WHAT IS BEING ASKED:
Extract all lines that hold "boundary" from the records below.

INPUT:
## src/bscc_pkg.sv

```systemverilog
// constants, codes and state type for the boundary-scan and configuration control block
// What this block does
// float-all instruction tri-states every user pin
// float-all instruction routes bypass stage serially
// configured keeper or pull-up overrides float
// scan logic active from reset, no enable
// only bypass, id, sample and io-configure run during configuration
// io-configure instruction aborts configuration in progress
// tester restarts configuration after interrupted testing
// tester holds restart pin low during pre-config tests
// chip-wide clear and enable ignored
// output-only input buffers off once configured; sample enables them
// always-enable option keeps all input buffers on
// instruction capture shifts out 1010101010 first
// tester reaches instruction shift with 01100
// tdo driven only in shift states, falling edge
// tdi taken on rise, tdo on fall
// all-ones instruction selects the bypass stage
// instruction register is ten bits wide
// unsafe instruction during configuration leaves pins alone
package bscc_pkg;
  // instruction register width and capture pattern (bit 0 leaves first)
  localparam int IR_W = 10;
  localparam logic [IR_W-1:0] IR_CAPTURE = 10'h155;
  // instruction codes; only all-ones is fixed, the rest are local picks
  localparam logic [IR_W-1:0] IR_BYPASS = 10'h3FF;
  localparam logic [IR_W-1:0] IR_SAMPLE = 10'h005;
  localparam logic [IR_W-1:0] IR_EXTEST = 10'h00F;
  localparam logic [IR_W-1:0] IR_IDCODE = 10'h006;
  localparam logic [IR_W-1:0] IR_USERCODE = 10'h007;
  localparam logic [IR_W-1:0] IR_CLAMP = 10'h00A;
  localparam logic [IR_W-1:0] IR_HIGHZ = 10'h00B;
  localparam logic [IR_W-1:0] IR_CONFIG_IO = 10'h00D;
  localparam logic [IR_W-1:0] IR_PULSE_CONFIG = 10'h001;
  // identification register width and default value (value is arbitrary)
  localparam int ID_W = 32;
  localparam logic [ID_W-1:0] ID_DEFAULT = 32'h0000_1235;
  // default boundary register length, one cell per user pin
  localparam int BSR_LEN_DEFAULT = 16;
  // synchroniser depth for the test clock, mode, data, restart pin and pin level inputs
  localparam int SYNC_STAGES = 2;

  // test access port controller states
  typedef enum logic [3:0] {
    TAP_RESET = 4'h0,
    TAP_IDLE = 4'h1,
    TAP_SEL_DR = 4'h2,
    TAP_CAP_DR = 4'h3,
    TAP_SHIFT_DR = 4'h4,
    TAP_EXIT1_DR = 4'h5,
    TAP_PAUSE_DR = 4'h6,
    TAP_EXIT2_DR = 4'h7,
    TAP_UPD_DR = 4'h8,
    TAP_SEL_IR = 4'h9,
    TAP_CAP_IR = 4'hA,
    TAP_SHIFT_IR = 4'hB,
    TAP_EXIT1_IR = 4'hC,
    TAP_PAUSE_IR = 4'hD,
    TAP_EXIT2_IR = 4'hE,
    TAP_UPD_IR = 4'hF
  } bscc_tap_t;
endpackage : bscc_pkg

```

## src/bscc_top.sv

```systemverilog
// boundary-scan test port with configuration interplay, oversampling the test clock
`timescale 1ns/10ps
module bscc_top
  import bscc_pkg::*;
#(
  parameter int BSR_LEN = BSR_LEN_DEFAULT,
  parameter logic [ID_W-1:0] ID_VALUE = ID_DEFAULT // arbitrary identity value
) (
  input wire logic sys_clk_in,
  input wire logic rst_b_in,
  input wire logic tck_in,
  input wire logic tms_in,
  input wire logic tdi_in,
  input wire logic config_restart_n_in,
  input wire logic chip_wide_clear_n_in,
  input wire logic chip_wide_output_enable_in,
  input wire logic config_done_in,
  input wire logic always_en_inbuf_in,
  input wire logic [ID_W-1:0] usercode_in,
  input wire logic [BSR_LEN-1:0] pin_level_in,
  input wire logic [BSR_LEN-1:0] keeper_en_in,
  output logic tdo_out,
  output logic tdo_oe_n_out,
  output logic config_abort_out,
  output logic config_pulse_out,
  output logic pin_float_out,
  output logic pin_scan_drive_out,
  output logic [BSR_LEN-1:0] bsr_update_out,
  output logic [BSR_LEN-1:0] keeper_hold_out,
  output logic inbuf_out_only_en_out
);
  // chip_wide_clear_n_in and chip_wide_output_enable_in are deliberately unread,
  // so neither can disturb scan or configuration through the port

  localparam int SW = 4 + BSR_LEN; // tck, tms, tdi, restart pin, pins

  // synchronised outside inputs
  logic [SW-1:0] sync_w;
  logic tck_s, tms_s, tdi_s, restart_n_s;
  logic [BSR_LEN-1:0] pin_level_s;

  bscc_sync #(.W(SW)) u_sync (
    .sys_clk_in(sys_clk_in),
    .rst_b_in(rst_b_in),
    // restart pin enters inverted so the cleared synchroniser reads as released
    .async_in({pin_level_in, ~config_restart_n_in, tdi_in, tms_in, tck_in}),
    .sync_out(sync_w)
  );

  assign tck_s = sync_w[0];
  assign tms_s = sync_w[1];
  assign tdi_s = sync_w[2];
  assign restart_n_s = ~sync_w[3]; // back to pin polarity, idle high straight after reset
  assign pin_level_s = sync_w[SW-1:4];

  // registers
  logic tck_prev_q; // last sampled test clock, for edge finding
  logic restart_prev_q; // last sampled restart pin
  bscc_tap_t state_q; // controller state
  logic [IR_W-1:0] ir_shift_q; // instruction shift stage
  logic [IR_W-1:0] ir_q; // loaded instruction
  logic bypass_q; // single bypass stage
  logic [ID_W-1:0] id_shift_q; // identity / user code shift stage
  logic [BSR_LEN-1:0] bsr_shift_q; // boundary shift stage
  logic [BSR_LEN-1:0] bsr_update_q; // boundary update stage
  logic io_mode_q; // configuration interrupted, port owns the buffers
  logic tdo_q, tdo_oe_n_q;
  logic pulse_q, float_q, drive_q, inbuf_q;
  logic [BSR_LEN-1:0] keeper_q;

  // next controller state for a given tms level
  function automatic bscc_tap_t tap_next(input bscc_tap_t st, input logic tms);
    bscc_tap_t nx;
    nx = st;
    unique case (st)
      TAP_RESET: nx = tms ? TAP_RESET : TAP_IDLE;
      TAP_IDLE: nx = tms ? TAP_SEL_DR : TAP_IDLE;
      TAP_SEL_DR: nx = tms ? TAP_SEL_IR : TAP_CAP_DR;
      TAP_CAP_DR: nx = tms ? TAP_EXIT1_DR : TAP_SHIFT_DR;
      TAP_SHIFT_DR: nx = tms ? TAP_EXIT1_DR : TAP_SHIFT_DR;
      TAP_EXIT1_DR: nx = tms ? TAP_UPD_DR : TAP_PAUSE_DR;
      TAP_PAUSE_DR: nx = tms ? TAP_EXIT2_DR : TAP_PAUSE_DR;
      TAP_EXIT2_DR: nx = tms ? TAP_UPD_DR : TAP_SHIFT_DR;
      TAP_UPD_DR: nx = tms ? TAP_SEL_DR : TAP_IDLE;
      TAP_SEL_IR: nx = tms ? TAP_RESET : TAP_CAP_IR;
      TAP_CAP_IR: nx = tms ? TAP_EXIT1_IR : TAP_SHIFT_IR;
      TAP_SHIFT_IR: nx = tms ? TAP_EXIT1_IR : TAP_SHIFT_IR;
      TAP_EXIT1_IR: nx = tms ? TAP_UPD_IR : TAP_PAUSE_IR;
      TAP_PAUSE_IR: nx = tms ? TAP_EXIT2_IR : TAP_PAUSE_IR;
      TAP_EXIT2_IR: nx = tms ? TAP_UPD_IR : TAP_SHIFT_IR;
      TAP_UPD_IR: nx = tms ? TAP_SEL_DR : TAP_IDLE;
    endcase
    return nx;
  endfunction : tap_next

  // codes that may run while configuration is still loading
  function automatic logic cfg_safe(input logic [IR_W-1:0] code);
    return (code == IR_BYPASS) || (code == IR_IDCODE) || (code == IR_SAMPLE) || (code == IR_CONFIG_IO);
  endfunction : cfg_safe

  // edge strobes of the sampled test clock and restart pin
  wire tck_rise = tck_s & ~tck_prev_q;
  wire tck_fall = ~tck_s & tck_prev_q;
  wire restart_rise = restart_n_s & ~restart_prev_q;

  // the port owns pins once configured or once configuration is interrupted
  wire pins_allowed = config_done_in | io_mode_q;
  // an unsafe code during configuration acts as bypass and leaves pins alone
  wire [IR_W-1:0] eff_ir = (pins_allowed || cfg_safe(ir_q)) ? ir_q : IR_BYPASS;

  // data register selection; unknown and all-ones codes fall to bypass
  wire sel_id = (eff_ir == IR_IDCODE) || (eff_ir == IR_USERCODE);
  wire sel_bsr = (eff_ir == IR_SAMPLE) || (eff_ir == IR_EXTEST);
  wire sel_bypass = ~sel_id & ~sel_bsr;

  // instruction-update strobes, evaluated on the code being loaded
  wire upd_ir = tck_rise && (state_q == TAP_UPD_IR);
  wire load_cfg_io = upd_ir && (ir_shift_q == IR_CONFIG_IO);
  wire load_pulse = upd_ir && (ir_shift_q == IR_PULSE_CONFIG) && pins_allowed;

  // serial bit for tdo, chosen by which shift state is current
  wire dr_bit = sel_id ? id_shift_q[0] : (sel_bsr ? bsr_shift_q[0] : bypass_q);
  wire ser_bit = (state_q == TAP_SHIFT_IR) ? ir_shift_q[0] : dr_bit;
  wire in_shift = (state_q == TAP_SHIFT_IR) || (state_q == TAP_SHIFT_DR);

  // pin control decode
  wire float_w = (eff_ir == IR_HIGHZ);
  wire clamp_w = (eff_ir == IR_CLAMP);
  wire drive_w = (eff_ir == IR_EXTEST) || clamp_w;
  // keepers win over float or clamp only on a configured part
  wire [BSR_LEN-1:0] keeper_w = {BSR_LEN{(float_w | clamp_w) & config_done_in}} & keeper_en_in;
  // output-only input buffers: on when unconfigured, by option, or under sample
  wire inbuf_w = ~config_done_in | always_en_inbuf_in | (eff_ir == IR_SAMPLE);

  // edge history; reset leaves the controller in test-logic reset, always live
  always_ff @(posedge sys_clk_in or negedge rst_b_in) begin
    if (!rst_b_in) begin
      tck_prev_q <= 1'b0;
      restart_prev_q <= 1'b1; // idle level of the pin, so reset release is no false release
      state_q <= TAP_RESET;
    end else begin
      tck_prev_q <= tck_s;
      restart_prev_q <= restart_n_s;
      if (tck_rise) begin
        state_q <= tap_next(state_q, tms_s);
      end
    end
  end

  // instruction path: capture pattern, shift on rise, load on update
  always_ff @(posedge sys_clk_in or negedge rst_b_in) begin
    if (!rst_b_in) begin
      ir_shift_q <= IR_CAPTURE;
      ir_q <= IR_IDCODE;
    end else if (tck_rise) begin
      if (state_q == TAP_CAP_IR) begin
        ir_shift_q <= IR_CAPTURE;
      end else if (state_q == TAP_SHIFT_IR) begin
        ir_shift_q <= {tdi_s, ir_shift_q[IR_W-1:1]};
      end
      if (state_q == TAP_RESET) begin
        ir_q <= IR_IDCODE;
      end else if (state_q == TAP_UPD_IR) begin
        ir_q <= ir_shift_q; // float state holds until another code lands
      end
    end
  end

  // data path: capture, shift from tdi on rise, boundary update
  always_ff @(posedge sys_clk_in or negedge rst_b_in) begin
    if (!rst_b_in) begin
      bypass_q <= 1'b0;
      id_shift_q <= '0;
      bsr_shift_q <= '0;
      bsr_update_q <= '0;
    end else if (tck_rise) begin
      if (state_q == TAP_CAP_DR) begin
        bypass_q <= 1'b0;
        id_shift_q <= (eff_ir == IR_USERCODE) ? usercode_in : ID_VALUE;
        bsr_shift_q <= pin_level_s;
      end else if (state_q == TAP_SHIFT_DR) begin
        if (sel_bypass) begin
          bypass_q <= tdi_s;
        end
        if (sel_id) begin
          id_shift_q <= {tdi_s, id_shift_q[ID_W-1:1]};
        end
        if (sel_bsr) begin
          bsr_shift_q <= {tdi_s, bsr_shift_q[BSR_LEN-1:1]};
        end
      end else if ((state_q == TAP_UPD_DR) && sel_bsr) begin
        bsr_update_q <= bsr_shift_q;
      end
    end
  end

  // tdo and its enable change only on falling edges
  always_ff @(posedge sys_clk_in or negedge rst_b_in) begin
    if (!rst_b_in) begin
      tdo_q <= 1'b0;
      tdo_oe_n_q <= 1'b1;
    end else if (tck_fall) begin
      tdo_q <= ser_bit;
      tdo_oe_n_q <= ~in_shift;
    end
  end

  // configuration interrupt and restart; pin restart takes effect at its release,
  // so a restart pin held low through pre-config testing does not end the interrupt
  always_ff @(posedge sys_clk_in or negedge rst_b_in) begin
    if (!rst_b_in) begin
      io_mode_q <= 1'b0;
      pulse_q <= 1'b0;
    end else begin
      pulse_q <= load_pulse;
      if (load_cfg_io) begin
        io_mode_q <= 1'b1;
      end else if (load_pulse || restart_rise) begin
        io_mode_q <= 1'b0;
      end
    end
  end

  // pin control outputs, registered every system cycle
  always_ff @(posedge sys_clk_in or negedge rst_b_in) begin
    if (!rst_b_in) begin
      float_q <= 1'b0;
      drive_q <= 1'b0;
      keeper_q <= '0;
      inbuf_q <= 1'b1;
    end else begin
      float_q <= float_w;
      drive_q <= drive_w;
      keeper_q <= keeper_w;
      inbuf_q <= inbuf_w;
    end
  end

  assign tdo_out = tdo_q;
  assign tdo_oe_n_out = tdo_oe_n_q;
  assign config_abort_out = io_mode_q;
  assign config_pulse_out = pulse_q;
  assign pin_float_out = float_q;
  assign pin_scan_drive_out = drive_q;
  assign bsr_update_out = bsr_update_q;
  assign keeper_hold_out = keeper_q;
  assign inbuf_out_only_en_out = inbuf_q;
endmodule : bscc_top

```

## src/bscc_sync.sv

```systemverilog
// two-stage synchroniser bank for inputs from outside the system clock domain
`timescale 1ns/10ps
module bscc_sync #(
  parameter int W = 1
) (
  input wire logic sys_clk_in,
  input wire logic rst_b_in,
  input wire logic [W-1:0] async_in,
  output logic [W-1:0] sync_out
);
  logic [W-1:0] meta_q; // first stage, read only by the second stage
  logic [W-1:0] sync_q; // second stage, safe for logic

  // plain double flop; no filtering, the caller does edge work on sync_q
  always_ff @(posedge sys_clk_in or negedge rst_b_in) begin
    if (!rst_b_in) begin
      meta_q <= '0;
      sync_q <= '0;
    end else begin
      meta_q <= async_in;
      sync_q <= meta_q;
    end
  end

  assign sync_out = sync_q;
endmodule : bscc_sync

```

WRITTEN ANSWER:
// constants, codes and state type for the boundary-scan and configuration control block
  // default boundary register length, one cell per user pin
// boundary-scan test port with configuration interplay, oversampling the test clock
  logic [BSR_LEN-1:0] bsr_shift_q; // boundary shift stage
  logic [BSR_LEN-1:0] bsr_update_q; // boundary update stage
  // data path: capture, shift from tdi on rise, boundary update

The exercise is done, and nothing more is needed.